In 1905, Russia and Japan signed the peace treaty that ended the Russo-Japanese War. Though brief in duration, the war was a harbinger of the coming mechanized conflict that tore the world apart in 1914. The treaty was signed at the Portsmouth Naval Shipyard in Kittery, Maine, just across the border from Portsmouth, New Hampshire.
That same year, John Bartlett, Dartmouth 1894, purchased "one of the mahogany tables used in the Peace Conference room." Though not the "large table... at which they sat when they did their actual diplomatic sparring," it was "one of the side tables around which one party or the other gathered when they wanted to whisper to each other." He then offered the table to Dartmouth President William Tucker in the hope that it would be used either in "some reading room" or as a "centre table or reference table." After a bit of prompting, Tucker accepted the gift, complete with an engraved silver plate commemorating the Treaty signing.
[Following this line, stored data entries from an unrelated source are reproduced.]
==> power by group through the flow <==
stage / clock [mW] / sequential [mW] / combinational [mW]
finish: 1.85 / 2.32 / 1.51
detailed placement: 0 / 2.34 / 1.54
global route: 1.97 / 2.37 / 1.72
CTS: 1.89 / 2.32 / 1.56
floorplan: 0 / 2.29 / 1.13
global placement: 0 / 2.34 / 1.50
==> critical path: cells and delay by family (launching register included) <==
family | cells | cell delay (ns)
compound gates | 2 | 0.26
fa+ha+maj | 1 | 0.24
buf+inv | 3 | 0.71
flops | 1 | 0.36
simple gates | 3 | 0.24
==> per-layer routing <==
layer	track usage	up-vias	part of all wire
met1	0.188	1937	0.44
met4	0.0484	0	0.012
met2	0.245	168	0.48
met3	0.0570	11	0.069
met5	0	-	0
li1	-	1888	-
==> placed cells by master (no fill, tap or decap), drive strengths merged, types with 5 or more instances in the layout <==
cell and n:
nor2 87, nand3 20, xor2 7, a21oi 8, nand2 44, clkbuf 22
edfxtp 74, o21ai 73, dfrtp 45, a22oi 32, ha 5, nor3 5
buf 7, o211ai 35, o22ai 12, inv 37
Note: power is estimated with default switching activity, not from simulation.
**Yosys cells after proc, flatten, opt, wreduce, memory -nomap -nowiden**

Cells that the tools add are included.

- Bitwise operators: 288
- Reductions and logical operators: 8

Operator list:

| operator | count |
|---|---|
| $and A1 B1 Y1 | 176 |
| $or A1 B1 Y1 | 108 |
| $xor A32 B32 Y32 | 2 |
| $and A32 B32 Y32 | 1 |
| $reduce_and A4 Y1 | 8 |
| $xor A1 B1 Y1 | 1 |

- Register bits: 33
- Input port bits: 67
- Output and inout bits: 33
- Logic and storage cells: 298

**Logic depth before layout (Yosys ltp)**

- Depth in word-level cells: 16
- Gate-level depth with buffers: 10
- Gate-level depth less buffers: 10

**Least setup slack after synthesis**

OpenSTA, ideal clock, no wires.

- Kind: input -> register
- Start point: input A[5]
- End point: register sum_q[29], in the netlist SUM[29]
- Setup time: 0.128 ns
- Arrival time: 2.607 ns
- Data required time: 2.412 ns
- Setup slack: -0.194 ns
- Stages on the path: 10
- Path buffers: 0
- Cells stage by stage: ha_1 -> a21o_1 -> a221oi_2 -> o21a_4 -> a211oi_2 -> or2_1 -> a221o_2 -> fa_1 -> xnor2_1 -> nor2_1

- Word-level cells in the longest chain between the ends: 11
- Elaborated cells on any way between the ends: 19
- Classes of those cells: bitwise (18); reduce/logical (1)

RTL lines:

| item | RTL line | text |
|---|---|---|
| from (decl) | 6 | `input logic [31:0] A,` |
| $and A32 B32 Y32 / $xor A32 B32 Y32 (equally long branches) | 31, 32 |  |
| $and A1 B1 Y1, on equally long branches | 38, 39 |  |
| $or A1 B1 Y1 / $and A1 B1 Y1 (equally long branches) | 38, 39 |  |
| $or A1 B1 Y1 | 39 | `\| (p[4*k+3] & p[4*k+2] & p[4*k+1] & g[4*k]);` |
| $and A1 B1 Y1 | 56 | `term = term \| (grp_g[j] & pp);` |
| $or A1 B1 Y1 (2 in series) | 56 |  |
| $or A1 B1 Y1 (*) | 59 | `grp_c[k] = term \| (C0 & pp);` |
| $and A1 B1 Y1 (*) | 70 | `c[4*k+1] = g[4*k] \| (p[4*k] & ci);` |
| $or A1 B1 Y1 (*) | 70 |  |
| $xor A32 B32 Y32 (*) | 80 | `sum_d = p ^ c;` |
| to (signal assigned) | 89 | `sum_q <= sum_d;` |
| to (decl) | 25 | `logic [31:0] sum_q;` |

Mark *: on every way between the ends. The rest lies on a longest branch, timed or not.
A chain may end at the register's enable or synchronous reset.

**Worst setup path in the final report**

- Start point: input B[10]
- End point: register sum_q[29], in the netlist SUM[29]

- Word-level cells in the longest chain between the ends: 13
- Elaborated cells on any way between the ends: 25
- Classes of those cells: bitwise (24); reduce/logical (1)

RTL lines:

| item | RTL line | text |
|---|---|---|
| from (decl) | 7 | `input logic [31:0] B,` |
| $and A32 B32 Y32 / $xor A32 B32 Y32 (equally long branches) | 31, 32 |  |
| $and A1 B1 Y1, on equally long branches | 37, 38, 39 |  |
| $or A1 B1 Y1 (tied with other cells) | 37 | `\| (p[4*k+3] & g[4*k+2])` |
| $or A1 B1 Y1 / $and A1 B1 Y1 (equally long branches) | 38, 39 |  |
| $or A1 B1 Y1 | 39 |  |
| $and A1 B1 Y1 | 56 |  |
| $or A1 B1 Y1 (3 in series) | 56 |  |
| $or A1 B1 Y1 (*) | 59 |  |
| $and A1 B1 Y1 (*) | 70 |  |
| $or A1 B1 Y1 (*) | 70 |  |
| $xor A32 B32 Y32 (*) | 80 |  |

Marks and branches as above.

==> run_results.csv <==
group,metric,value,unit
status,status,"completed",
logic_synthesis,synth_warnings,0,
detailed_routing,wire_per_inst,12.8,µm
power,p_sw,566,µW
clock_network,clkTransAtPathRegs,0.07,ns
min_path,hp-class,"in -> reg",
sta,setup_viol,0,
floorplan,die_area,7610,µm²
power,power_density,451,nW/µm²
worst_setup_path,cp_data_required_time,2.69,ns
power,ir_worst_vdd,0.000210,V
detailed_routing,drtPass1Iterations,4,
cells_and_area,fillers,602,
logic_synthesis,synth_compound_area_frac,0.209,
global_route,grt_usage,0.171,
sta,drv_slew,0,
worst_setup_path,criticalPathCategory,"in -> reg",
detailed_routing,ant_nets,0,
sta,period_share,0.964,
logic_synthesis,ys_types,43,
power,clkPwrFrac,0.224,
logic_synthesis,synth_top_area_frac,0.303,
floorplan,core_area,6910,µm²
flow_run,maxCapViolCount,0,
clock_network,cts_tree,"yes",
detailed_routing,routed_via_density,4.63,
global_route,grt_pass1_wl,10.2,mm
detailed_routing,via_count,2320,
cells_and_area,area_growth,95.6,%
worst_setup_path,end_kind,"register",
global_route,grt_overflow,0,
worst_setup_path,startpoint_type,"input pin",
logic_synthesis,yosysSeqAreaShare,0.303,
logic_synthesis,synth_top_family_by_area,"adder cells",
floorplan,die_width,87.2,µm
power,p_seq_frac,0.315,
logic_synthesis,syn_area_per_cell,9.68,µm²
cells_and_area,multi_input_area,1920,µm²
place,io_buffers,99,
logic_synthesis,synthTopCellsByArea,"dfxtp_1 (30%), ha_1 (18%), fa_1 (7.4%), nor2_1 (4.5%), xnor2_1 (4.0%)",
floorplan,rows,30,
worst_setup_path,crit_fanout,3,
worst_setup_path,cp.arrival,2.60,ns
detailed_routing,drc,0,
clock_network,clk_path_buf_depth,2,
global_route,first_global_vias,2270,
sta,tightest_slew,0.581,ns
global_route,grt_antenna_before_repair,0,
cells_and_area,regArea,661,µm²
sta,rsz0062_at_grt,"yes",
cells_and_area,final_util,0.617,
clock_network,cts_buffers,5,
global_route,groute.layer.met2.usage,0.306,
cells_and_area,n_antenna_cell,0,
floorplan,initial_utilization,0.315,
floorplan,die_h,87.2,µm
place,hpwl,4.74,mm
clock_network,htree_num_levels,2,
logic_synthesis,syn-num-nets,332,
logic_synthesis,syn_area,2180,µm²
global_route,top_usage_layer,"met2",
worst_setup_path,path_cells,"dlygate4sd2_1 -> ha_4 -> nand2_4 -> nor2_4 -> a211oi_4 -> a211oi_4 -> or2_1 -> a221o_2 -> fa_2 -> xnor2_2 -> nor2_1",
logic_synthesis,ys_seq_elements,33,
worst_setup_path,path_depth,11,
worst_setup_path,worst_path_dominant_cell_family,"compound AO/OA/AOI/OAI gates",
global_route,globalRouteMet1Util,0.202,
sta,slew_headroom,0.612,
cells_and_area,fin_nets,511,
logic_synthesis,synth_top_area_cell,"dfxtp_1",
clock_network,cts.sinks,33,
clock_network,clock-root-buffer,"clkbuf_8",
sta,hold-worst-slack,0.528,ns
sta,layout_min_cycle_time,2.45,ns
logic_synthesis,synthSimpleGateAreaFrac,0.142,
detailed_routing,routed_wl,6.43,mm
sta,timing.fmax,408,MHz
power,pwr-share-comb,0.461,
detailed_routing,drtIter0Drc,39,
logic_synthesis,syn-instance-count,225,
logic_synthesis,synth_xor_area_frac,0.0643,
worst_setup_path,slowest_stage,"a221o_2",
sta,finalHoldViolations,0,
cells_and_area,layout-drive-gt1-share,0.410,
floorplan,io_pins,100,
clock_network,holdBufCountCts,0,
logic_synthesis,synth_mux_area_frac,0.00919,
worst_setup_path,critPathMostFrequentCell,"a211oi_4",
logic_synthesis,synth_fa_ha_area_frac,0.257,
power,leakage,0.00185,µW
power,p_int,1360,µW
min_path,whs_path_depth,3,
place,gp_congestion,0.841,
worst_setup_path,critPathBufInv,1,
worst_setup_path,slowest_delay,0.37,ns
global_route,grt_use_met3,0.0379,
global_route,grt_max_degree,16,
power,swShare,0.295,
$ cat src/rtl/store_monitor_pkg.sv
// Shared types and constants for the store_monitor checker and its comparator sub-block.
package store_monitor_pkg;

  typedef enum logic [1:0] {
    ST_IDLE = 2'd0,
    ST_RUN  = 2'd1,
    ST_PASS = 2'd2,
    ST_FAIL = 2'd3
  } state_t;

  localparam logic [1:0] FC_NONE     = 2'b00;
  localparam logic [1:0] FC_MISMATCH = 2'b01;
  localparam logic [1:0] FC_TIMEOUT  = 2'b10;

  // A one-entry table still needs a one-bit index port.
  function automatic int idx_width(input int depth);
    return (depth > 1) ? $clog2(depth) : 1;
  endfunction

endpackage

$ cat src/rtl/store_monitor_match.sv
// Parallel (address, data) comparator over the expected table with a lowest-index priority encoder.
module store_monitor_match
  import store_monitor_pkg::*;
#(
  parameter int DEPTH = 8,
  parameter int AW    = 32,
  parameter int DW    = 32,
  parameter int IW    = idx_width(DEPTH)
) (
  input  logic [AW-1:0]    addr_tab [DEPTH],
  input  logic [DW-1:0]    data_tab [DEPTH],
  input  logic [DEPTH-1:0] avail,
  input  logic [AW-1:0]    dataadr,
  input  logic [DW-1:0]    writedata,
  output logic             hit_any,
  output logic [IW-1:0]    hit_idx
);

  logic [DEPTH-1:0] eq;

  generate
    for (genvar gi = 0; gi < DEPTH; gi++) begin : g_cmp
      assign eq[gi] = avail[gi] && (addr_tab[gi] == dataadr) && (data_tab[gi] == writedata);
    end
  endgenerate

  // Scanning downwards leaves the lowest matching index as the winner.
  always_comb begin
    hit_any = |eq;
    hit_idx = '0;
    for (int i = DEPTH - 1; i >= 0; i--) begin
      if (eq[i]) hit_idx = IW'(i);
    end
  end

endmodule

$ cat src/rtl/store_monitor.sv
// Store checker for the data-memory write port: compares each store to a loaded expected table.
// Optional RUN-state timeout enabled by defining STORE_MONITOR_TIMEOUT_EN.
module store_monitor
  import store_monitor_pkg::*;
#(
  parameter int DEPTH       = 8,
  parameter int AW          = 32,
  parameter int DW          = 32,
  parameter int ORDERED     = 1,
  parameter int IGNORE_ADDR = 80,
  parameter int TIMEOUT     = 1000,
  localparam int IW         = idx_width(DEPTH),
  localparam int CW         = $clog2(DEPTH) + 1
) (
  input  logic          clk,
  input  logic          reset,
  input  logic          load_en,
  input  logic [IW-1:0] load_idx,
  input  logic [AW-1:0] load_addr,
  input  logic [DW-1:0] load_data,
  input  logic [CW-1:0] exp_count,
  input  logic          start,
  input  logic          memwrite,
  input  logic [AW-1:0] dataadr,
  input  logic [DW-1:0] writedata,
  output logic          pass,
  output logic          fail,
  output logic [1:0]    fail_code,
  output logic [AW-1:0] fail_addr,
  output logic [DW-1:0] fail_data,
  output logic [CW-1:0] match_count,
  output logic [15:0]   ignored_count,
  output logic          busy
);

  localparam logic [AW-1:0] IGN_ADDR = AW'(IGNORE_ADDR);

  state_t            state_reg, state_next;
  logic [CW-1:0]     cnt_reg, cnt_next;
  logic [CW-1:0]     match_count_reg, match_count_next;
  logic [15:0]       ignored_count_reg, ignored_count_next;
  logic [DEPTH-1:0]  hit_reg, hit_next;
  logic [1:0]        fail_code_reg, fail_code_next;
  logic [AW-1:0]     fail_addr_reg, fail_addr_next;
  logic [DW-1:0]     fail_data_reg, fail_data_next;
  logic [CW-1:0]     exp_clamped;
  logic [CW-1:0]     match_inc;

  logic [AW-1:0]     addr_tab [DEPTH];
  logic [DW-1:0]     data_tab [DEPTH];

  logic              match_any;
  logic [DEPTH-1:0]  match_mask;

`ifdef STORE_MONITOR_TIMEOUT_EN
  logic [31:0]       run_cnt_reg, run_cnt_next;
`else
  wire  [31:0]       unused_timeout = 32'(TIMEOUT);
`endif

  // Table is deliberately not reset; it is rewritten only while idle.
  always_ff @(posedge clk) begin
    if (state_reg == ST_IDLE && load_en) begin
      addr_tab[load_idx] <= load_addr;
      data_tab[load_idx] <= load_data;
    end
  end

  generate
    if (ORDERED != 0) begin : g_ord
      logic [IW-1:0] ord_idx;
      assign ord_idx    = match_count_reg[IW-1:0];
      assign match_any  = (addr_tab[ord_idx] == dataadr) && (data_tab[ord_idx] == writedata);
      assign match_mask = '0;
    end else begin : g_uno
      logic [DEPTH-1:0] valid;
      logic [IW-1:0]    hit_idx;
      for (genvar gi = 0; gi < DEPTH; gi++) begin : g_valid
        assign valid[gi] = (CW'(gi) < cnt_reg);
      end
      store_monitor_match #(
        .DEPTH (DEPTH),
        .AW    (AW),
        .DW    (DW),
        .IW    (IW)
      ) u_match (
        .addr_tab  (addr_tab),
        .data_tab  (data_tab),
        .avail     (valid & ~hit_reg),
        .dataadr   (dataadr),
        .writedata (writedata),
        .hit_any   (match_any),
        .hit_idx   (hit_idx)
      );
      assign match_mask = DEPTH'(1) << hit_idx;
    end
  endgenerate

  assign exp_clamped = (exp_count > CW'(DEPTH)) ? CW'(DEPTH) : exp_count;
  assign match_inc   = match_count_reg + CW'(1);

  always_comb begin
    state_next         = state_reg;
    cnt_next           = cnt_reg;
    match_count_next   = match_count_reg;
    ignored_count_next = ignored_count_reg;
    hit_next           = hit_reg;
    fail_code_next     = fail_code_reg;
    fail_addr_next     = fail_addr_reg;
    fail_data_next     = fail_data_reg;
`ifdef STORE_MONITOR_TIMEOUT_EN
    run_cnt_next       = run_cnt_reg;
`endif
    case (state_reg)
      ST_IDLE: begin
        if (start) begin
          cnt_next         = exp_clamped;
          match_count_next = '0;
          hit_next         = '0;
`ifdef STORE_MONITOR_TIMEOUT_EN
          run_cnt_next     = '0;
`endif
          state_next       = (exp_clamped == '0) ? ST_PASS : ST_RUN;
        end
      end
      ST_RUN: begin
        if (memwrite) begin
          // A table hit is checked before the ignore address so entries may use it.
          if (match_any) begin
            match_count_next = match_inc;
            hit_next         = hit_reg | match_mask;
            if (match_inc == cnt_reg) state_next = ST_PASS;
          end else if (dataadr == IGN_ADDR) begin
            if (ignored_count_reg != 16'hFFFF) ignored_count_next = ignored_count_reg + 16'd1;
          end else begin
            state_next     = ST_FAIL;
            fail_code_next = FC_MISMATCH;
            fail_addr_next = dataadr;
            fail_data_next = writedata;
          end
        end
`ifdef STORE_MONITOR_TIMEOUT_EN
        run_cnt_next = run_cnt_reg + 32'd1;
        if (state_next == ST_RUN && run_cnt_next == 32'(TIMEOUT)) begin
          state_next     = ST_FAIL;
          fail_code_next = FC_TIMEOUT;
          fail_addr_next = '0;
          fail_data_next = '0;
        end
`endif
      end
      default: ;
    endcase
  end

  always_ff @(posedge clk) begin
    if (reset) begin
      state_reg         <= ST_IDLE;
      cnt_reg           <= '0;
      match_count_reg   <= '0;
      ignored_count_reg <= '0;
      hit_reg           <= '0;
      fail_code_reg     <= FC_NONE;
      fail_addr_reg     <= '0;
      fail_data_reg     <= '0;
`ifdef STORE_MONITOR_TIMEOUT_EN
      run_cnt_reg       <= '0;
`endif
    end else begin
      state_reg         <= state_next;
      cnt_reg           <= cnt_next;
      match_count_reg   <= match_count_next;
      ignored_count_reg <= ignored_count_next;
      hit_reg           <= hit_next;
      fail_code_reg     <= fail_code_next;
      fail_addr_reg     <= fail_addr_next;
      fail_data_reg     <= fail_data_next;
`ifdef STORE_MONITOR_TIMEOUT_EN
      run_cnt_reg       <= run_cnt_next;
`endif
    end
  end

  assign pass          = (state_reg == ST_PASS);
  assign fail          = (state_reg == ST_FAIL);
  assign busy          = (state_reg == ST_RUN);
  assign fail_code     = fail_code_reg;
  assign fail_addr     = fail_addr_reg;
  assign fail_data     = fail_data_reg;
  assign match_count   = match_count_reg;
  assign ignored_count = ignored_count_reg;

endmodule
$ cat config.mk
export PLATFORM = sky130hd
export DESIGN_NAME = store_monitor
export DESIGN_NICKNAME = d
export VERILOG_FILES = /design/src/rtl/store_monitor_pkg.sv /design/src/rtl/store_monitor_match.sv /design/src/rtl/store_monitor.sv
export SDC_FILE = /design/constraint.sdc
export NUM_CORES = 1
export LEC_CHECK = 0
export CORE_UTILIZATION = 60
export DETAILED_ROUTE_END_ITERATION = 8
export GPL_ROUTABILITY_DRIVEN = 0
export GPL_TIMING_DRIVEN = 0
export PLACE_DENSITY = 0.83
export SYNTH_ARGS = -nofsm -noshare
export SYNTH_HDL_FRONTEND = slang
export SYNTH_SLANG_ARGS = --single-unit
$ cat constraint.sdc
create_clock -name clk -period 20.7 [get_ports clk]
set_clock_uncertainty 0.2 [all_clocks]
set_input_delay 4.14 -clock clk [delete_from_list [all_inputs] [get_ports clk]]
set_output_delay 4.14 -clock clk [all_outputs]
set_load 0.01 [all_outputs]
==> summary.log <==
[run_status] run status complete, no violations
[placement] Port-buffer cells 226
[placement] Post-DP HPWL 40200 um
[hold_path] hold crit path type reg -> reg
[sta] unrepaired setup endpoints after global routing false
[layout] Multi-input gate area 6140 um2
[layout] filler cell count in the final layout 2126
[critical_path] slowest stage cell, crit path clkdlybuf4s50_1
[layout] share of post-route cells with drive strength above 1 17.3%
[layout] final non-filler cell area 29100 um2
[synthesis] dominant synthesized flop cell edfxtp_1
[drt] Top Metal Used met5
[power] ratio of total power to cell area 89.4 nW/um2
[drt] amount of wire on met3 after detailed routing 7380 um
[layout] fraction of the core area covered by cells at the end of the flow 74.9%
[drt] vias 13.8k
[synthesis] Compound-Gate Fraction of Synth Area 2.04%
[global_route] wire length of the first global-routing pass 89700 um
[synthesis] fraction of the mapped netlist area in adder cells 0.105%
[critical_path] largest stage delay on the critical path 0.60 ns
[sta] Hold Worst Slack 0.256 ns
[synthesis] Async SR Flop Fraction 0%
[die] die height 201 um
[clock_tree] master cell of the clock root buffer clkbuf_16
[die] total die area 40400 um2
[sta] worst-margin pin slew 1.42 ns
[clock_tree] htree depth 2
[critical_path] signal arrival time at the worst endpoint 7.35 ns
[critical_path] Data required, critical path 20.96 ns
[synthesis] simple-gate share of the synthesized area 4.05%
[die] standard-cell row count 72
[synthesis] XOR/XNOR Fraction of Synth Area 2.32%
[drt] final WL 62500 um
[layout] leading registers by flop count addr_tab: 256 flops, data_tab: 256 flops
[sta] final critical delay including setup and external delays 7.09 ns
[clock_tree] number of buffers created by CTS 58
[die] Horiz. Die Dim 201 um
[sta] Tcrit/Tclk final 34.3%
[global_route] largest net degree at the start of global routing 26
[synthesis] Unique masters post-synth 54
[clock_tree] worst-skew pair later-pin latency 0.62 ns
[synthesis] mux cell area share after synthesis 17.1%
[critical_path] category of the most critical setup path in -> reg
[sta] peak clock frequency supported by timing 141 MHz
[layout] synthesis-to-finish area growth 22.4%
[die] number of primary I/O pins 229
[sta] number of max-slew violations in the final report 0
[job] total of max-cap violations 0
[clock_tree] clock sink count 606
[drt] ratio of routed vias to standard cells 6.39
[clock_tree] TritonCTS clock tree yes
[synthesis] number of instances in the synthesized netlist 1268
[layout] layout net count 1726
[clock_tree] Hold-fix buffers, CTS 0
[critical_path] cell-by-cell listing of the critical path clkdlybuf4s50_1, xor2_1, nand4_1, nor3_1, nand4_1, o21ai_2, buf_6, buf_6, mux2i_1, nor2_1
[synthesis] Yosys Warn Count 0
[synthesis] syn nets 1410
[layout] combined flip-flop and latch cell area 17300 um2
[power] maximum VDD drop 0.0676 mV
[die] core region area 38800 um2
[power] leakage component of the power 9.63 nW
[critical_path] type of element launching the critical path input port
[global_route] global-route total usage across every layer 30.8%
[synthesis] synthesized area per cell 18.7 um2
[clock_tree] clock transition at the registers of the reported paths 0.06 ns
[drt] post-route ant nets 0
[drt] WL/cell 29.0 um
[placement] cell area after placement 27200 um2
[sta] setup TNS 0 ns
[clock_tree] buffer depth of the longest clock path 3
[global_route] vias in the first global route 13.9k
[drt] drt drc 0
[sta] total setup violations reported at the end of the flow 0
[clock_tree] post-cts sizing count 0
[hold_path] cell depth of the worst hold path 2
[synthesis] share of the yosys chip area belonging to registers 72.6%
[global_route] Remaining Overflow, GRT 0
[drt] length of routed wiring on met1 22900 um
[synthesis] number of synthesized register bits 606
[clock_tree] post-CTS setup-driven buffer insertion count 0
[die] effective utilization at floorplan 61.2%
[global_route] initial antenna violation count 10
[critical_path] critical path peak fanout 10
[synthesis] main combinational cell family by area after synthesis multiplexers
[drt] DRT iter0 DRCs 1808
[drt] first drt pass iteration count 8
[drt] amount of wire on met2 after detailed routing 29700 um
[critical_path] capturing element type of the critical path flop
[synthesis] number of enable flip-flop cells after synthesis 512
[synthesis] cell area after technology mapping 23800 um2
[critical_path] count of cells along the worst register-to-register path 14
[sta] max-slew headroom at the worst pin 5.49%
[sta] Final Hold Viols 0
==> critical path: cells and delay by family <==
family	cells	cell delay (ns)
multiplexers	1	0.25
AO/OA/AOI/OAI	1	0.38
XOR/XNOR	1	0.21
AND/OR/NAND/NOR	4	1.17
buffers and inverters	3	1.17
==> cell usage in the layout (no fill, tap or decap), types with 7 or more instances in the layout <==
cell             Yosys  final
edfxtp_1           512    512
clkdlybuf4s50_1      0    226
mux2i_1            152    152
mux4_2             112    112
dfxtp_1             94     94
nor2_1              83     77
clkbuf_16            0     59
xor2_1              47     47
clkbuf_1            12     30
a21oi_1             27     27
buf_6               14     27
buf_2               20     20
nand2_1             19     19
xnor2_1             16     16
nor4_1              14     14
nand3_1             13     13
buf_4               12     12
nand4_1             12     12
a22oi_1             11     11
clkinv_1             0     10
buf_12               0     10
and3_1               9      9
clkinv_2             0      9
o31ai_1              8      8
or4_1                8      8
o21ai_1              7      7
==> synth_stat cells (2+ instances only) <==
| cell | n | share of area, % |
|---|---|---|
| a31o_2 | 2 | 0.074 |
| or3_1 | 6 | 0.16 |
| buf_1 | 2 | 0.032 |
| xor2_1 | 47 | 1.7 |
| nor3_1 | 4 | 0.084 |
| clkbuf_1 | 12 | 0.19 |
| a32o_1 | 2 | 0.084 |
| ha_1 | 2 | 0.11 |
| nor4_1 | 14 | 0.37 |
| and2_1 | 3 | 0.079 |
| and3_1 | 9 | 0.24 |
| nor2_1 | 83 | 1.3 |
| nor2b_1 | 6 | 0.16 |
| xnor2_1 | 16 | 0.59 |
| or4_1 | 8 | 0.25 |
| and4_1 | 2 | 0.074 |
| buf_6 | 14 | 0.66 |
| nor4b_1 | 2 | 0.074 |
| a21oi_1 | 27 | 0.57 |
| nand3_1 | 13 | 0.27 |
| o22ai_1 | 2 | 0.053 |
| o21ai_1 | 7 | 0.15 |
| nand2b_1 | 2 | 0.053 |
| edfxtp_1 | 512 | 65 |
| a22oi_1 | 11 | 0.35 |
| nand2_1 | 19 | 0.30 |
| a31oi_1 | 2 | 0.053 |
| mux2i_1 | 152 | 6.4 |
| buf_4 | 12 | 0.38 |
| buf_2 | 20 | 0.42 |
| o2111ai_1 | 3 | 0.11 |
| nand4_1 | 12 | 0.32 |
| dfxtp_1 | 94 | 7.9 |
| nor3b_1 | 3 | 0.095 |
| inv_1 | 6 | 0.095 |
| mux4_2 | 112 | 11 |
| o31ai_1 | 8 | 0.25 |
==> final timing paths <==
path	from	end	slack, ns
hold / removal	fail_code[0]	fail_code[0]	0.26
hold reg to reg	fail_code[0]	fail_code[0]	0.26
setup / recovery	dataadr[20]	fail_data[29]	13.61
setup reg to reg	flop	fail_data[29]	15.71
==> layer usage <==
layer  GRT usage [%]  up-vias
li1                -     5713
met1            41.6     6915
met2            48.2      958
met3            7.31      165
met4            13.7       12
met5               0        -
==> cell families (layout without fill, tap and decap cells) <==
group	Yosys count	in the layout
simple gates	192	192
mux	265	265
fa+ha+maj	2	2
xor+xnor	63	63
flops	606	606
other cells	1	5
compound gates	73	73
buf+inv	66	430
==> metrics by stage <==
stage          setup WS (ns)  power [W]  cells
2_1_floorplan          11.23    0.00147   1268
3_3_place_gp            6.14    0.00157   2012
3_5_place_dp           13.03    0.00158   2042
4_1_cts                13.65    0.00260   2150
5_1_grt                13.48    0.00266   2153
6_report               13.61    0.00260   2154
==> layout make-up <==
| class | count | area share [%] |
|---|---|---|
| antenna | 4 | 0.0344 |
| buffer | 60 | 1.38 |
| clock buffer | 80 | 5.45 |
| clock inverter | 28 | 0.895 |
| inverter | 6 | 0.0774 |
| multi-input combinational | 596 | 21.1 |
| sequential | 606 | 59.3 |
| tap | 518 | 2.23 |
| timing repair buffer | 256 | 9.50 |
==> power by group <==
part,switching [W],internal [W],leakage (nW)
logic,0.000103,0.0000818,3.33
clock network,0.000444,0.000595,0.901
registers,0.0000135,0.00136,5.40
total,0.000561,0.00204,9.63
Note: power is estimated with default switching activity, not from simulation.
Another Dartmouth link to the treaty is Asakawa Kan’ichi, Dartmouth 1899, the first Japanese student to attend Dartmouth. Asakawa was a professor at Dartmouth from 1902-1906 and President Tucker paid Asakawa's expenses to attend the proceedings, presumably as part of Asakawa's ongoing research into the conflict and its resolution. This trip may have helped provide material for his article in the Atlantic Monthly on "Korea and Manchuria Under the New Treaty."